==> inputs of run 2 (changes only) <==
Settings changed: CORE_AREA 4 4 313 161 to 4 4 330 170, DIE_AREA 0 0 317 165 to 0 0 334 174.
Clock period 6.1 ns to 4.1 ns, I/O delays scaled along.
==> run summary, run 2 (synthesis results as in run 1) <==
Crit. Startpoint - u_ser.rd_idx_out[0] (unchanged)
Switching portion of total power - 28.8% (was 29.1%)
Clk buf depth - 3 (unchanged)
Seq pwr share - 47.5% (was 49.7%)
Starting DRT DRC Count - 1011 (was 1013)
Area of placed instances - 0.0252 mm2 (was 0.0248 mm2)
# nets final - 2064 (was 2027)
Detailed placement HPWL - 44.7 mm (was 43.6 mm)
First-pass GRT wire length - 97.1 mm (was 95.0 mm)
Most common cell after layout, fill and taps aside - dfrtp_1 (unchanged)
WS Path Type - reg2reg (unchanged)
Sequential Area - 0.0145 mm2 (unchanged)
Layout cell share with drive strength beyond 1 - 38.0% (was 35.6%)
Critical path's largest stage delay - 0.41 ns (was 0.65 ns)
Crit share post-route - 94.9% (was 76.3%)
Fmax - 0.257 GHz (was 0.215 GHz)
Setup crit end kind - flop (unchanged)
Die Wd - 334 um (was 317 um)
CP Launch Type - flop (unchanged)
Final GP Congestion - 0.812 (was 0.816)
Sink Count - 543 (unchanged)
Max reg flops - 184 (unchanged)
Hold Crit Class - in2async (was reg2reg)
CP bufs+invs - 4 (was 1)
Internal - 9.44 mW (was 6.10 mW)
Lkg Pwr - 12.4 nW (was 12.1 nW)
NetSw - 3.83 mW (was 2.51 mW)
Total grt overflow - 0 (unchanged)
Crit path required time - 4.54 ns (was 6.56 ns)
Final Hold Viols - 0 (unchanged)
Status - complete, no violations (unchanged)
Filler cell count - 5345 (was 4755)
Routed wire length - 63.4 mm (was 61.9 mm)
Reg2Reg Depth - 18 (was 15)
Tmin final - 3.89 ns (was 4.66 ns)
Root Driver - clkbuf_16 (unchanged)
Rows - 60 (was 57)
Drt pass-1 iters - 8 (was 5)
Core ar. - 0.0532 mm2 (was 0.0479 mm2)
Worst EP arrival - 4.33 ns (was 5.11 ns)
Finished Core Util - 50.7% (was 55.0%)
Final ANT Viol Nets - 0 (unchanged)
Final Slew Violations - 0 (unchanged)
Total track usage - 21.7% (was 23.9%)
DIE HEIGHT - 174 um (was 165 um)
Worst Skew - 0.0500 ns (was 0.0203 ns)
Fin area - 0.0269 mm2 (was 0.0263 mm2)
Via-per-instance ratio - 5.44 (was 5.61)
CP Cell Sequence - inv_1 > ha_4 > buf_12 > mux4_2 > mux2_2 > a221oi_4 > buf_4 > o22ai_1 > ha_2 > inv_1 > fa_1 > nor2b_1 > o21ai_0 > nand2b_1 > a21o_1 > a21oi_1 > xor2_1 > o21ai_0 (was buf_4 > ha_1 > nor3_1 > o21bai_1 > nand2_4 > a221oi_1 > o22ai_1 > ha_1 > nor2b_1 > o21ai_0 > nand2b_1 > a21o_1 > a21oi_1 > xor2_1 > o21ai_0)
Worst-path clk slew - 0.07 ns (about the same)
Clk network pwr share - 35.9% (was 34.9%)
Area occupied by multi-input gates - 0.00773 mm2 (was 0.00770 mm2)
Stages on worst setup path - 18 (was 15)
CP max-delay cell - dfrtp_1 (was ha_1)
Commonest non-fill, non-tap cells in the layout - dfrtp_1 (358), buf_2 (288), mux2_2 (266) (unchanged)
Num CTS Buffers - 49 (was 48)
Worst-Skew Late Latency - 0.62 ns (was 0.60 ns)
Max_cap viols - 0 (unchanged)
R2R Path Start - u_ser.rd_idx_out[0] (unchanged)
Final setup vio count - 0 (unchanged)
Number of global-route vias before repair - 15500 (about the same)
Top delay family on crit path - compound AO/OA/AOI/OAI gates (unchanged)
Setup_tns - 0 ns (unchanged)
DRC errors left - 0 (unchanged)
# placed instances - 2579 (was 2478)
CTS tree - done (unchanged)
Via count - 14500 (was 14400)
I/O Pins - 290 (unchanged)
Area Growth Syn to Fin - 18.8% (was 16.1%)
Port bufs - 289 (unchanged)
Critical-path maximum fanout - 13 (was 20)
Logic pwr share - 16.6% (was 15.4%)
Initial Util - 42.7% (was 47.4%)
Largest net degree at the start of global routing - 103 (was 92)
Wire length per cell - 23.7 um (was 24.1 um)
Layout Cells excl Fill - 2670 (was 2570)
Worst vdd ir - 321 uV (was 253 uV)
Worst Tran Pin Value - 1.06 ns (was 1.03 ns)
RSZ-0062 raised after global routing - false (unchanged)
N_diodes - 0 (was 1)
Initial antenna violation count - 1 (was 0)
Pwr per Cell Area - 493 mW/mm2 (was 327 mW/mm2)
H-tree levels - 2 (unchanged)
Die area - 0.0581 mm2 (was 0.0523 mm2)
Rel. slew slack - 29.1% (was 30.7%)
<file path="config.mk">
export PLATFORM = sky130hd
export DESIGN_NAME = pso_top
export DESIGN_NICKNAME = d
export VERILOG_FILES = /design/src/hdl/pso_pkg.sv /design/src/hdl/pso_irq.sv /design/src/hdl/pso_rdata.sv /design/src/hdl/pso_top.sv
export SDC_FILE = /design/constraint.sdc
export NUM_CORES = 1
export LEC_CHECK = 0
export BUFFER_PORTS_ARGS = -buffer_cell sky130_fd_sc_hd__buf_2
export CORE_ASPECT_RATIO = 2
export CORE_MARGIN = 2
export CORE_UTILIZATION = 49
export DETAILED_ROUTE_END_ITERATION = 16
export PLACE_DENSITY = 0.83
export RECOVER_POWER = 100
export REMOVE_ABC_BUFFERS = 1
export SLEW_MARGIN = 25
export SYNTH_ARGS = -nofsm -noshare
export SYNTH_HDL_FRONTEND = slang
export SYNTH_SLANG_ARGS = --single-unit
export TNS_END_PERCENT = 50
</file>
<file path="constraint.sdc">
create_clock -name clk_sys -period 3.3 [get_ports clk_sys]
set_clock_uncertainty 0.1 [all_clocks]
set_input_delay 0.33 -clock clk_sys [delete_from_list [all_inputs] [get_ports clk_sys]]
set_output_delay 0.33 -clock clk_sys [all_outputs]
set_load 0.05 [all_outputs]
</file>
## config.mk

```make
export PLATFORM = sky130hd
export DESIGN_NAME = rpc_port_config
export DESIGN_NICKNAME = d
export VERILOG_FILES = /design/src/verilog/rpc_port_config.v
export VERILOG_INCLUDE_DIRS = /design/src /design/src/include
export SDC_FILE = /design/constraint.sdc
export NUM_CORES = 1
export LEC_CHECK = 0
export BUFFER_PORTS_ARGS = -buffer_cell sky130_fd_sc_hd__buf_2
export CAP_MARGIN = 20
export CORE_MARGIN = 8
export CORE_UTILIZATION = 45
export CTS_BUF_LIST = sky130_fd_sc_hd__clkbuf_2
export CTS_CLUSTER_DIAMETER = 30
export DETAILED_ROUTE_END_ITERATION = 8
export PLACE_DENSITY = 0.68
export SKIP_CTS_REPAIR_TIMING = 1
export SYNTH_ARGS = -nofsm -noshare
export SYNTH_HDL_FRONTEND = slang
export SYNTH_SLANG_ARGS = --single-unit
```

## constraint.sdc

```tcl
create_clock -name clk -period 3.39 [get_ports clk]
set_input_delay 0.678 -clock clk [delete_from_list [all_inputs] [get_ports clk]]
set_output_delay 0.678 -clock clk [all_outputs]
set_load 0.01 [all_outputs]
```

■ AIM OF THE EXERCISE ■
Each entry above must be set down again without alteration.

■ RESPONSE TO THE EXERCISE ■
==> inputs of run 2 (changes only) <==
Settings changed: CORE_AREA 4 4 313 161 to 4 4 330 170, DIE_AREA 0 0 317 165 to 0 0 334 174.
Clock period 6.1 ns to 4.1 ns, I/O delays scaled along.
==> run summary, run 2 (synthesis results as in run 1) <==
Crit. Startpoint - u_ser.rd_idx_out[0] (unchanged)
Switching portion of total power - 28.8% (was 29.1%)
Clk buf depth - 3 (unchanged)
Seq pwr share - 47.5% (was 49.7%)
Starting DRT DRC Count - 1011 (was 1013)
Area of placed instances - 0.0252 mm2 (was 0.0248 mm2)
# nets final - 2064 (was 2027)
Detailed placement HPWL - 44.7 mm (was 43.6 mm)
First-pass GRT wire length - 97.1 mm (was 95.0 mm)
Most common cell after layout, fill and taps aside - dfrtp_1 (unchanged)
WS Path Type - reg2reg (unchanged)
Sequential Area - 0.0145 mm2 (unchanged)
Layout cell share with drive strength beyond 1 - 38.0% (was 35.6%)
Critical path's largest stage delay - 0.41 ns (was 0.65 ns)
Crit share post-route - 94.9% (was 76.3%)
Fmax - 0.257 GHz (was 0.215 GHz)
Setup crit end kind - flop (unchanged)
Die Wd - 334 um (was 317 um)
CP Launch Type - flop (unchanged)
Final GP Congestion - 0.812 (was 0.816)
Sink Count - 543 (unchanged)
Max reg flops - 184 (unchanged)
Hold Crit Class - in2async (was reg2reg)
CP bufs+invs - 4 (was 1)
Internal - 9.44 mW (was 6.10 mW)
Lkg Pwr - 12.4 nW (was 12.1 nW)
NetSw - 3.83 mW (was 2.51 mW)
Total grt overflow - 0 (unchanged)
Crit path required time - 4.54 ns (was 6.56 ns)
Final Hold Viols - 0 (unchanged)
Status - complete, no violations (unchanged)
Filler cell count - 5345 (was 4755)
Routed wire length - 63.4 mm (was 61.9 mm)
Reg2Reg Depth - 18 (was 15)
Tmin final - 3.89 ns (was 4.66 ns)
Root Driver - clkbuf_16 (unchanged)
Rows - 60 (was 57)
Drt pass-1 iters - 8 (was 5)
Core ar. - 0.0532 mm2 (was 0.0479 mm2)
Worst EP arrival - 4.33 ns (was 5.11 ns)
Finished Core Util - 50.7% (was 55.0%)
Final ANT Viol Nets - 0 (unchanged)
Final Slew Violations - 0 (unchanged)
Total track usage - 21.7% (was 23.9%)
DIE HEIGHT - 174 um (was 165 um)
Worst Skew - 0.0500 ns (was 0.0203 ns)
Fin area - 0.0269 mm2 (was 0.0263 mm2)
Via-per-instance ratio - 5.44 (was 5.61)
CP Cell Sequence - inv_1 > ha_4 > buf_12 > mux4_2 > mux2_2 > a221oi_4 > buf_4 > o22ai_1 > ha_2 > inv_1 > fa_1 > nor2b_1 > o21ai_0 > nand2b_1 > a21o_1 > a21oi_1 > xor2_1 > o21ai_0 (was buf_4 > ha_1 > nor3_1 > o21bai_1 > nand2_4 > a221oi_1 > o22ai_1 > ha_1 > nor2b_1 > o21ai_0 > nand2b_1 > a21o_1 > a21oi_1 > xor2_1 > o21ai_0)
Worst-path clk slew - 0.07 ns (about the same)
Clk network pwr share - 35.9% (was 34.9%)
Area occupied by multi-input gates - 0.00773 mm2 (was 0.00770 mm2)
Stages on worst setup path - 18 (was 15)
CP max-delay cell - dfrtp_1 (was ha_1)
Commonest non-fill, non-tap cells in the layout - dfrtp_1 (358), buf_2 (288), mux2_2 (266) (unchanged)
Num CTS Buffers - 49 (was 48)
Worst-Skew Late Latency - 0.62 ns (was 0.60 ns)
Max_cap viols - 0 (unchanged)
R2R Path Start - u_ser.rd_idx_out[0] (unchanged)
Final setup vio count - 0 (unchanged)
Number of global-route vias before repair - 15500 (about the same)
Top delay family on crit path - compound AO/OA/AOI/OAI gates (unchanged)
Setup_tns - 0 ns (unchanged)
DRC errors left - 0 (unchanged)
# placed instances - 2579 (was 2478)
CTS tree - done (unchanged)
Via count - 14500 (was 14400)
I/O Pins - 290 (unchanged)
Area Growth Syn to Fin - 18.8% (was 16.1%)
Port bufs - 289 (unchanged)
Critical-path maximum fanout - 13 (was 20)
Logic pwr share - 16.6% (was 15.4%)
Initial Util - 42.7% (was 47.4%)
Largest net degree at the start of global routing - 103 (was 92)
Wire length per cell - 23.7 um (was 24.1 um)
Layout Cells excl Fill - 2670 (was 2570)
Worst vdd ir - 321 uV (was 253 uV)
Worst Tran Pin Value - 1.06 ns (was 1.03 ns)
RSZ-0062 raised after global routing - false (unchanged)
N_diodes - 0 (was 1)
Initial antenna violation count - 1 (was 0)
Pwr per Cell Area - 493 mW/mm2 (was 327 mW/mm2)
H-tree levels - 2 (unchanged)
Die area - 0.0581 mm2 (was 0.0523 mm2)
Rel. slew slack - 29.1% (was 30.7%)
<file path="config.mk">
export PLATFORM = sky130hd
export DESIGN_NAME = pso_top
export DESIGN_NICKNAME = d
export VERILOG_FILES = /design/src/hdl/pso_pkg.sv /design/src/hdl/pso_irq.sv /design/src/hdl/pso_rdata.sv /design/src/hdl/pso_top.sv
export SDC_FILE = /design/constraint.sdc
export NUM_CORES = 1
export LEC_CHECK = 0
export BUFFER_PORTS_ARGS = -buffer_cell sky130_fd_sc_hd__buf_2
export CORE_ASPECT_RATIO = 2
export CORE_MARGIN = 2
export CORE_UTILIZATION = 49
export DETAILED_ROUTE_END_ITERATION = 16
export PLACE_DENSITY = 0.83
export RECOVER_POWER = 100
export REMOVE_ABC_BUFFERS = 1
export SLEW_MARGIN = 25
export SYNTH_ARGS = -nofsm -noshare
export SYNTH_HDL_FRONTEND = slang
export SYNTH_SLANG_ARGS = --single-unit
export TNS_END_PERCENT = 50
</file>
<file path="constraint.sdc">
create_clock -name clk_sys -period 3.3 [get_ports clk_sys]
set_clock_uncertainty 0.1 [all_clocks]
set_input_delay 0.33 -clock clk_sys [delete_from_list [all_inputs] [get_ports clk_sys]]
set_output_delay 0.33 -clock clk_sys [all_outputs]
set_load 0.05 [all_outputs]
</file>
## config.mk

```make
export PLATFORM = sky130hd
export DESIGN_NAME = rpc_port_config
export DESIGN_NICKNAME = d
export VERILOG_FILES = /design/src/verilog/rpc_port_config.v
export VERILOG_INCLUDE_DIRS = /design/src /design/src/include
export SDC_FILE = /design/constraint.sdc
export NUM_CORES = 1
export LEC_CHECK = 0
export BUFFER_PORTS_ARGS = -buffer_cell sky130_fd_sc_hd__buf_2
export CAP_MARGIN = 20
export CORE_MARGIN = 8
export CORE_UTILIZATION = 45
export CTS_BUF_LIST = sky130_fd_sc_hd__clkbuf_2
export CTS_CLUSTER_DIAMETER = 30
export DETAILED_ROUTE_END_ITERATION = 8
export PLACE_DENSITY = 0.68
export SKIP_CTS_REPAIR_TIMING = 1
export SYNTH_ARGS = -nofsm -noshare
export SYNTH_HDL_FRONTEND = slang
export SYNTH_SLANG_ARGS = --single-unit
```

## constraint.sdc

```tcl
create_clock -name clk -period 3.39 [get_ports clk]
set_input_delay 0.678 -clock clk [delete_from_list [all_inputs] [get_ports clk]]
set_output_delay 0.678 -clock clk [all_outputs]
set_load 0.01 [all_outputs]
```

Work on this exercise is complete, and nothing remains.